La tierra, que no sabe ser ingrata, le correspondía con creces. La mujer lo urgía con sus carnes excitantes y sus jugos triunfales. En aquel parto de los montes todo estaba concedido: toros indómitos, caballos impetuosos, vacas opulentas, crías infinitas, placeres insaciables.

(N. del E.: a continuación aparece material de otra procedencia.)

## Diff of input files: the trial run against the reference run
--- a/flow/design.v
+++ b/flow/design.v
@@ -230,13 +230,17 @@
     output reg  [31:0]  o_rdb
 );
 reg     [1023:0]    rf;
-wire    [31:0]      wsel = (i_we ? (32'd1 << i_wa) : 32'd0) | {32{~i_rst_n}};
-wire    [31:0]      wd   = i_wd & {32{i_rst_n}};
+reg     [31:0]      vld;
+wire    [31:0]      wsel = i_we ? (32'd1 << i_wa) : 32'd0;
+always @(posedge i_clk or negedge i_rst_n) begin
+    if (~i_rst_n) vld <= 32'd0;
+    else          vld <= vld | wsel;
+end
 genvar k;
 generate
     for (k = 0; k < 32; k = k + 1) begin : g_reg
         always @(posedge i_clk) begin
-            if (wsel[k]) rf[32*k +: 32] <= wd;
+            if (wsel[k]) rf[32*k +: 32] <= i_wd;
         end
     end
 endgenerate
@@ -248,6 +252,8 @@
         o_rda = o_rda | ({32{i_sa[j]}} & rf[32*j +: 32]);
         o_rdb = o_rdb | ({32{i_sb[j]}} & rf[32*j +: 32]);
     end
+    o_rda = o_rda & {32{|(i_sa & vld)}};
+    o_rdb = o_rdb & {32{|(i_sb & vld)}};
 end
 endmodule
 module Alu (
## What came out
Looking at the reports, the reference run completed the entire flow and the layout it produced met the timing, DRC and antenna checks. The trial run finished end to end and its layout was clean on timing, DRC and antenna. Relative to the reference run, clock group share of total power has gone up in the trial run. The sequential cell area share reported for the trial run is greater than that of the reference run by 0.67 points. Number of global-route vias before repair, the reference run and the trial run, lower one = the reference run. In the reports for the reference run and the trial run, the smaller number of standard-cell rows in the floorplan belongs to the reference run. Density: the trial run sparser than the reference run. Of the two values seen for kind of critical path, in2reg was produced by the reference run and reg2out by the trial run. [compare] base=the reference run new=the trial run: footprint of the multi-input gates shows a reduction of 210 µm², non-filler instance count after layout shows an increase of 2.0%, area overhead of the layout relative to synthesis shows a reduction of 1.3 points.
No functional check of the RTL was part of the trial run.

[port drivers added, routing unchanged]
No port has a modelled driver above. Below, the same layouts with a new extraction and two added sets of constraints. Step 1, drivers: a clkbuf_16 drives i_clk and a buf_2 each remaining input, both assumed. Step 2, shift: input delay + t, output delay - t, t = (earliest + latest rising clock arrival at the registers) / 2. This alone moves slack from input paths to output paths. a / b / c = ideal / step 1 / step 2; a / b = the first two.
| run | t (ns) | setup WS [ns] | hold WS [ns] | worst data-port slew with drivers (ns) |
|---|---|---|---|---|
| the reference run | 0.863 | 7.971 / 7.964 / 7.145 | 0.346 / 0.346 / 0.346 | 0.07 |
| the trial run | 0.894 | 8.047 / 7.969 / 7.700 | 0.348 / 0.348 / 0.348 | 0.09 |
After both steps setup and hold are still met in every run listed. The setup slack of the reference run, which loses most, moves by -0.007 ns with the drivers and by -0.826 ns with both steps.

No estaría completo Óscar Bermúdez si a aquella explosión de tierras y animales, que se reproducían como por arte de brujería, no se sumara la mujer, su soberana carnal.
Así fue como surgió, entera y volcánica, la india Yadira. Era una belleza morena que lo provocaba con sus racimos sensuales cuando se tropezaban en los potreros, camino de las yeguadas. Oscar la espiaba en el río en exuberantes desnudeces que le hacían crepitar el deseo, y desde entonces no volvió a tener paz. Alcanzarla, hacerla suya, saciar en sus carnes nacaradas el furor del hombre frenético, tal el propósito obsesivo que le nació y fue desbordándose como los ríos inagotables de la selva.
–Mía serás –le dijo el día que se le escapó, cual liebre esquiva y volátil, por las junglas invencibles.
Pero Yadira tenía dueño. Éste la vigilaba con celo desde que descubrió en su patrono peligrosos asedios. Ya la india se cuidaba de bañarse desnuda y exponerse a la soledad, y disminuyó ciertas manifestaciones externas que incitaban el deseo. Pero como el amor es animal despierto y el placer fiera alborotada, Óscar Bermúdez permanecía en vigilia y penetraba cada vez más en las fronteras prohibidas.
Tal vez era ésta la maldición de la manigua, que él no había conocido. Mientras más se le negaba la india, más burbujeaba la fogosidad de su pretendiente. Todos los dioses reunidos parecían negarle el derecho de ser hombre, de seducir y violar. La carne le ardía con el anhelo de poseer. Todas sus apetencias, de tanto reprimirlas, le carcomían las entrañas y le frustraban la hombría.
La india, con sus negros ojazos de montañas, con sus duraznos en flor como cerros atrevidos, con sus muslos briosos y sus contornos palpitantes, era el desafío exacto de la sensualidad. Conforme él la perseguía y ella le huía, él la tocaba y ella lo rechazaba, más crecía la tempestad erótica. Yadira se mostraba como la deidad serena y fascinante, como la belleza misteriosa, como la pasión inalcanzable.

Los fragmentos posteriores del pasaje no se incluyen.